Por Redacción
Buenos Aires, 11 de agosto de 2026.- Cecilia Cañizares, de 43 años, era una ejecutiva publicitaria encargada de las finanzas en una empresa donde viajaba mucho por el mundo y dormía en hoteles de categoría antes de tener su propia compañía previo a la pandemia. Un día se rebeló contra sí misma, ingresó a clases de stand up comedy y monólogos para recuperar a aquella “pequeña gamberra” y adoptó el nombre artístico de Ceci Hace para despistar a sus clientes.
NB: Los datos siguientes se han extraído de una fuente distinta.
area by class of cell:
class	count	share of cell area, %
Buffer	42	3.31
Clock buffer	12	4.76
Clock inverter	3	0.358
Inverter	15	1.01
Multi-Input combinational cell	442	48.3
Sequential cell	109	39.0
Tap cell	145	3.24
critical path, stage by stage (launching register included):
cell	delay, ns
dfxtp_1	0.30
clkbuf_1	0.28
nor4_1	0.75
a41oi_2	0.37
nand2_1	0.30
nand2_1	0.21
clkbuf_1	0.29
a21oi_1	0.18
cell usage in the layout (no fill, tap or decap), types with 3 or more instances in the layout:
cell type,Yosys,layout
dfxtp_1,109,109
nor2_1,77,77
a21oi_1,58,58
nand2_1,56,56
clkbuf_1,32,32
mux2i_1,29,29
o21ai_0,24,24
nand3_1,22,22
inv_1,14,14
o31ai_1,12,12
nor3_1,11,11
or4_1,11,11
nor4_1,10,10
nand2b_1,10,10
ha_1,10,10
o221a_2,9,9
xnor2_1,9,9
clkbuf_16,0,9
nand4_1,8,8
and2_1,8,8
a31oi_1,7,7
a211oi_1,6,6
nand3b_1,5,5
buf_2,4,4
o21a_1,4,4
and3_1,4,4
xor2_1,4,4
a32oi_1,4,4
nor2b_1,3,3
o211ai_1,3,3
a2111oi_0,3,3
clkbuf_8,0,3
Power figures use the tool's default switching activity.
--- src/rtl/truth_table_sequencer.sv ---
// Sweeps {a,b,c} through all 8 input combinations, waits for the external logic to
// settle, captures {f1,f2,f3} per vector and counts mismatches against a golden table.
module truth_table_sequencer
    import truth_table_sequencer_pkg::*;
#(
    parameter int          SETTLE_CYCLES = 2,
    parameter logic [23:0] EXPECTED      = 24'h000000
) (
    input  logic       clk,
    input  logic       rst_n,
    input  logic       start,
    input  logic       abort,
    output logic       a,
    output logic       b,
    output logic       c,
    input  logic       f1,
    input  logic       f2,
    input  logic       f3,
    output logic       busy,
    output logic       done,
    output logic       results_valid,
    input  logic [2:0] rd_addr,
    output logic [2:0] rd_data,
    output logic [3:0] mismatch_cnt,
    output logic       pass
);

    state_e           state_r, state_s;
    logic [2:0]       idx_r, idx_s;
    logic [CNT_W-1:0] settle_cnt_r, settle_cnt_s;
    logic [2:0]       abc_r, abc_s;
    logic [3:0]       mism_r, mism_s;
    logic             valid_r, valid_s;
    logic             busy_r, done_r, pass_r;
    logic             we_s;
    logic [VEC_W-1:0] cap_s;

    assign cap_s = {f1, f2, f3};

    // Next-state, datapath updates and buffer write strobe.
    always_comb begin
        state_s      = state_r;
        idx_s        = idx_r;
        settle_cnt_s = settle_cnt_r;
        abc_s        = abc_r;
        mism_s       = mism_r;
        valid_s      = valid_r;
        we_s         = 1'b0;
        if ((state_r != ST_IDLE) && abort) begin
            // Cancelled sweep: results_valid is already low since start cleared it.
            state_s = ST_IDLE;
            abc_s   = 3'd0;
        end else begin
            case (state_r)
                ST_IDLE: begin
                    if (start && !abort) begin
                        idx_s   = 3'd0;
                        mism_s  = 4'd0;
                        valid_s = 1'b0;
                        state_s = ST_DRIVE;
                    end else begin
                        state_s = ST_IDLE;
                    end
                end
                ST_DRIVE: begin
                    abc_s        = idx_r;
                    settle_cnt_s = CNT_W'(SETTLE_CYCLES - 1);
                    state_s      = ST_SETTLE;
                end
                ST_SETTLE: begin
                    if (settle_cnt_r == {CNT_W{1'b0}}) begin
                        state_s = ST_CAPTURE;
                    end else begin
                        settle_cnt_s = settle_cnt_r - {{(CNT_W-1){1'b0}}, 1'b1};
                    end
                end
                ST_CAPTURE: begin
                    we_s = 1'b1;
                    if (cap_s != golden_slice(EXPECTED, idx_r)) begin
                        mism_s = mism_r + 4'd1;
                    end else begin
                        mism_s = mism_r;
                    end
                    if (idx_r == 3'd7) begin
                        // Stimulus returns to zero for the DONE cycle.
                        abc_s   = 3'd0;
                        valid_s = 1'b1;
                        state_s = ST_DONE;
                    end else begin
                        idx_s   = idx_r + 3'd1;
                        state_s = ST_DRIVE;
                    end
                end
                ST_DONE: begin
                    state_s = ST_IDLE;
                end
                default: begin
                    state_s = ST_IDLE;
                    abc_s   = 3'd0;
                end
            endcase
        end
    end

    // State and registered outputs; buffer contents are kept out of reset.
    always_ff @(posedge clk or negedge rst_n) begin
        if (!rst_n) begin
            state_r      <= ST_IDLE;
            idx_r        <= 3'd0;
            settle_cnt_r <= {CNT_W{1'b0}};
            abc_r        <= 3'd0;
            mism_r       <= 4'd0;
            valid_r      <= 1'b0;
            busy_r       <= 1'b0;
            done_r       <= 1'b0;
            pass_r       <= 1'b0;
        end else begin
            state_r      <= state_s;
            idx_r        <= idx_s;
            settle_cnt_r <= settle_cnt_s;
            abc_r        <= abc_s;
            mism_r       <= mism_s;
            valid_r      <= valid_s;
            busy_r       <= (state_s != ST_IDLE);
            done_r       <= (state_s == ST_DONE);
            pass_r       <= valid_s && (mism_s == 4'd0);
        end
    end

    tt_result_buf u_buf (
        .clk   (clk),
        .we    (we_s),
        .waddr (idx_r),
        .wdata (cap_s),
        .raddr (rd_addr),
        .rdata (rd_data)
    );

    assign a             = abc_r[2];
    assign b             = abc_r[1];
    assign c             = abc_r[0];
    assign busy          = busy_r;
    assign done          = done_r;
    assign results_valid = valid_r;
    assign mismatch_cnt  = mism_r;
    assign pass          = pass_r;

endmodule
“De día ejecutiva, de noche comediante, era como Batman”, señaló Ceci Hace sobre esa etapa. La comediante recordó que actuaban en “bares chiquitos, de primera instancia”, donde a veces tenían solo cuatro personas y pensaban en suspender. “Pero no, si haces reír solo a cuatro, puedes con 400. Te subís, probás y probás… Fracasas, fracasas, eso te va armando un poco el ego”, explicó, añadiendo que la mayoría de las veces tenían que cancelar o enfrentar a gente que no quería verlos.
Por su parte, Nahuel Ivorra, de 35 años, había estudiado y hecho teatro, además de locuciones y doblajes. “Las obras en las que participaba eran muy dramáticas, con personajes muy para dentro. Hasta que un día me harté y decidí que lo que me gustaba era hacer reír”, afirmó Ivorra. Ambos estaban centrados en el mundo analógico mientras redes como Instagram o TikTok comenzaban a abrirse hueco.
El punto de inflexión llegó cuando Ceci, esperando al borde de una cancha de fútbol de barrio, le pidió a un amigo que la grabara lanzando piropos a los jugadores con descaro, imitando el acoso de “machitos” con bromas de baja estofa. Tras colgar el video, la publicación explotó logrando 100.000 visitas en un suspiro. Así nació el personaje de La Checha, caracterizado por un lenguaje retador, ironía de hembra alfa y verborrea bastorra.
Nahuel Ivorra comentó sobre el éxito del personaje: “Encontró un filón. Solo tenía que ir colocando al personaje en otras situaciones”. A pesar del crecimiento, ambos admitieron temores iniciales sobre su proyección internacional: “Teníamos miedo de venir a España, creíamos que no se nos iban a entender los matices del lenguaje”.
A pesar de la consolidación en redes y escenarios, Ceci Hace mantiene ciertas reservas sobre la fama masiva. “No me apetece ser tan famosa como para no poder ir a un café, esa libertad me gustaría seguir teniéndola”, concluyó la comediante.